Find the line with "dr.pass1.iters: 5". Transcribe it and each later line of the data exactly, up to and including the last.

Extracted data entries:
---+---

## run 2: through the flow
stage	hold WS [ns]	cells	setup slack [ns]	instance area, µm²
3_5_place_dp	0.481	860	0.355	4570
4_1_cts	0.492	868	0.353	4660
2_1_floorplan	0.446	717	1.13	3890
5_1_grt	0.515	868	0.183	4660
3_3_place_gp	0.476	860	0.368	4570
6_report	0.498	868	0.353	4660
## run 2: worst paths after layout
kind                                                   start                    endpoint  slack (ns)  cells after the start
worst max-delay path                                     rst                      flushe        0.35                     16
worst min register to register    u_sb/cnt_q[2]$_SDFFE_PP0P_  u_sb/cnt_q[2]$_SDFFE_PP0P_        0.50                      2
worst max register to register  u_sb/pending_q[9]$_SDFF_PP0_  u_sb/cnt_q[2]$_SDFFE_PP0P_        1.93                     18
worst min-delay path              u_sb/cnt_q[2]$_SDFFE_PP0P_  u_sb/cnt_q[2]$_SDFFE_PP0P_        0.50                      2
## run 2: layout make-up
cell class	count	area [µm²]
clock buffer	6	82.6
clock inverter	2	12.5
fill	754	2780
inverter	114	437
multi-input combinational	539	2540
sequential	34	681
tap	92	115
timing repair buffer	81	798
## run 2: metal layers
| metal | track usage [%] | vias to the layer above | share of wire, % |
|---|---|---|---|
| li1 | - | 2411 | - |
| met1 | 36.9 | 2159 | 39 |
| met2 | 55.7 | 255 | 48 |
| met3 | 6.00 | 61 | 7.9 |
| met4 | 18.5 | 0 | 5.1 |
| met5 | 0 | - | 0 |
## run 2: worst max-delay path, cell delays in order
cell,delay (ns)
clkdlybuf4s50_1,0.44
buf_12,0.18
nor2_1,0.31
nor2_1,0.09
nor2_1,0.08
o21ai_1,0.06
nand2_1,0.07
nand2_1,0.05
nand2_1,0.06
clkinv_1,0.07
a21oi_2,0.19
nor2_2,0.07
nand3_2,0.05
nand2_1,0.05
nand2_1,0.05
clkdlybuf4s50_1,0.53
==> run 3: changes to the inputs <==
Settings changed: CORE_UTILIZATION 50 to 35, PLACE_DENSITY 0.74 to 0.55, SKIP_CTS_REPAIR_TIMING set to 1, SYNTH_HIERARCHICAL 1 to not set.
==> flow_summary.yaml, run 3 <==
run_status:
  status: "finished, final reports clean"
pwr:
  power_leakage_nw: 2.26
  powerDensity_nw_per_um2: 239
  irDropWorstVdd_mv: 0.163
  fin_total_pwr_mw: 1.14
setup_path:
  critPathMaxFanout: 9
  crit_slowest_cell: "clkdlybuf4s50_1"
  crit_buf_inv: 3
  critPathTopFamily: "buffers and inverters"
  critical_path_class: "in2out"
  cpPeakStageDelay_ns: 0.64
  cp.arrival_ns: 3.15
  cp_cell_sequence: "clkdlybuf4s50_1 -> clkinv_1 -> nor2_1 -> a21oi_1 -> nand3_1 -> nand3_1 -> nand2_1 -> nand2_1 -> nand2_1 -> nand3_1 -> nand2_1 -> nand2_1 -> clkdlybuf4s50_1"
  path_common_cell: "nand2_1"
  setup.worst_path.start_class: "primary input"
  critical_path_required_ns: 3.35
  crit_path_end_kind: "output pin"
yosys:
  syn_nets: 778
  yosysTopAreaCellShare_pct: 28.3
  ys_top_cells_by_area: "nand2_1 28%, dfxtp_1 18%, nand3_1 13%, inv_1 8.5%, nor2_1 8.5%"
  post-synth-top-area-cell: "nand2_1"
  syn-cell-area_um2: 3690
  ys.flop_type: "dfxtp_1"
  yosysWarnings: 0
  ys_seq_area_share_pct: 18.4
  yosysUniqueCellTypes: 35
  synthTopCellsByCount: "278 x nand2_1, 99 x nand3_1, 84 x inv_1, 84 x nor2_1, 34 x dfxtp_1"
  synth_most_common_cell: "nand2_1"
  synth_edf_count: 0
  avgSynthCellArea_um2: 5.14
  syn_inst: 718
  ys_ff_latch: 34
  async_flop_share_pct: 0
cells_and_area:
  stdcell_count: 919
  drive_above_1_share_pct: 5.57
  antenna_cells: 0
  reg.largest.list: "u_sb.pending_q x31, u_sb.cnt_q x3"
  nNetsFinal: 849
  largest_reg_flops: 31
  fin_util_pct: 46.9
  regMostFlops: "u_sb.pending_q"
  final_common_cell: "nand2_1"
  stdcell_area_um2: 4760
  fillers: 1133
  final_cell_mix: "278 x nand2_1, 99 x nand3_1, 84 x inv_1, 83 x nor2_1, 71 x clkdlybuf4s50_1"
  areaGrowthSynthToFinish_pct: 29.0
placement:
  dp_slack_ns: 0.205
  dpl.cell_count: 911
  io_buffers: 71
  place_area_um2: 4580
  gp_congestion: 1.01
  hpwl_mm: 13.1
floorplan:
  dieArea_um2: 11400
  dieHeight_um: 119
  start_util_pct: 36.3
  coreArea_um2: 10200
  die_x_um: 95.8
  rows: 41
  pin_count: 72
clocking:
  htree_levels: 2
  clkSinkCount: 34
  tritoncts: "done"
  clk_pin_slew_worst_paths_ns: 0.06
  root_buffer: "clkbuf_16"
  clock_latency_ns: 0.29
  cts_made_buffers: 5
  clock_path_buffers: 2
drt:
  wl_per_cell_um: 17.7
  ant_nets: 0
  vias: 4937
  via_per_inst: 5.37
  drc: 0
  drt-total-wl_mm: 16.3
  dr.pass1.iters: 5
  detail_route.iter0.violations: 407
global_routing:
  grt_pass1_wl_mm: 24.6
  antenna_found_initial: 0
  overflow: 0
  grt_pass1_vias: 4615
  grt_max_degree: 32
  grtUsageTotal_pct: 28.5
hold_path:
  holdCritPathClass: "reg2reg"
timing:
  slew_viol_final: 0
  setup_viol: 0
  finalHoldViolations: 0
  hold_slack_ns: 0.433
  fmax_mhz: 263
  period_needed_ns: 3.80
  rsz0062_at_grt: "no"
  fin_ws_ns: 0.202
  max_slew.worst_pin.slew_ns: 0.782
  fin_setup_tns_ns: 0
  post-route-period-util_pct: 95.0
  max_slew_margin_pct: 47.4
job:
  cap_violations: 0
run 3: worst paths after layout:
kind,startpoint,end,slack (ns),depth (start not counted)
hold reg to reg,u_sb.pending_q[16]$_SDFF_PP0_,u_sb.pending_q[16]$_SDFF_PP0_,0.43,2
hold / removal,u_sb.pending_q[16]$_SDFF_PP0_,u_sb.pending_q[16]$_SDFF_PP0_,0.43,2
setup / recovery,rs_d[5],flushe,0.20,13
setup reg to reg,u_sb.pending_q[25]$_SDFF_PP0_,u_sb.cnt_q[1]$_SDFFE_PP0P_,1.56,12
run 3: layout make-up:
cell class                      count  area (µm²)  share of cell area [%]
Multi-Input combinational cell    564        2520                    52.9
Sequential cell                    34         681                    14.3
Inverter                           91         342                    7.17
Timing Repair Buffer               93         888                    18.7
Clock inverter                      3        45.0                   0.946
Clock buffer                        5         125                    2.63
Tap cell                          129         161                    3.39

---+---

▶ _ANSWER_
  dr.pass1.iters: 5
  detail_route.iter0.violations: 407
global_routing:
  grt_pass1_wl_mm: 24.6
  antenna_found_initial: 0
  overflow: 0
  grt_pass1_vias: 4615
  grt_max_degree: 32
  grtUsageTotal_pct: 28.5
hold_path:
  holdCritPathClass: "reg2reg"
timing:
  slew_viol_final: 0
  setup_viol: 0
  finalHoldViolations: 0
  hold_slack_ns: 0.433
  fmax_mhz: 263
  period_needed_ns: 3.80
  rsz0062_at_grt: "no"
  fin_ws_ns: 0.202
  max_slew.worst_pin.slew_ns: 0.782
  fin_setup_tns_ns: 0
  post-route-period-util_pct: 95.0
  max_slew_margin_pct: 47.4
job:
  cap_violations: 0
run 3: worst paths after layout:
kind,startpoint,end,slack (ns),depth (start not counted)
hold reg to reg,u_sb.pending_q[16]$_SDFF_PP0_,u_sb.pending_q[16]$_SDFF_PP0_,0.43,2
hold / removal,u_sb.pending_q[16]$_SDFF_PP0_,u_sb.pending_q[16]$_SDFF_PP0_,0.43,2
setup / recovery,rs_d[5],flushe,0.20,13
setup reg to reg,u_sb.pending_q[25]$_SDFF_PP0_,u_sb.cnt_q[1]$_SDFFE_PP0P_,1.56,12
run 3: layout make-up:
cell class                      count  area (µm²)  share of cell area [%]
Multi-Input combinational cell    564        2520                    52.9
Sequential cell                    34         681                    14.3
Inverter                           91         342                    7.17
Timing Repair Buffer               93         888                    18.7
Clock inverter                      3        45.0                   0.946
Clock buffer                        5         125                    2.63
Tap cell                          129         161                    3.39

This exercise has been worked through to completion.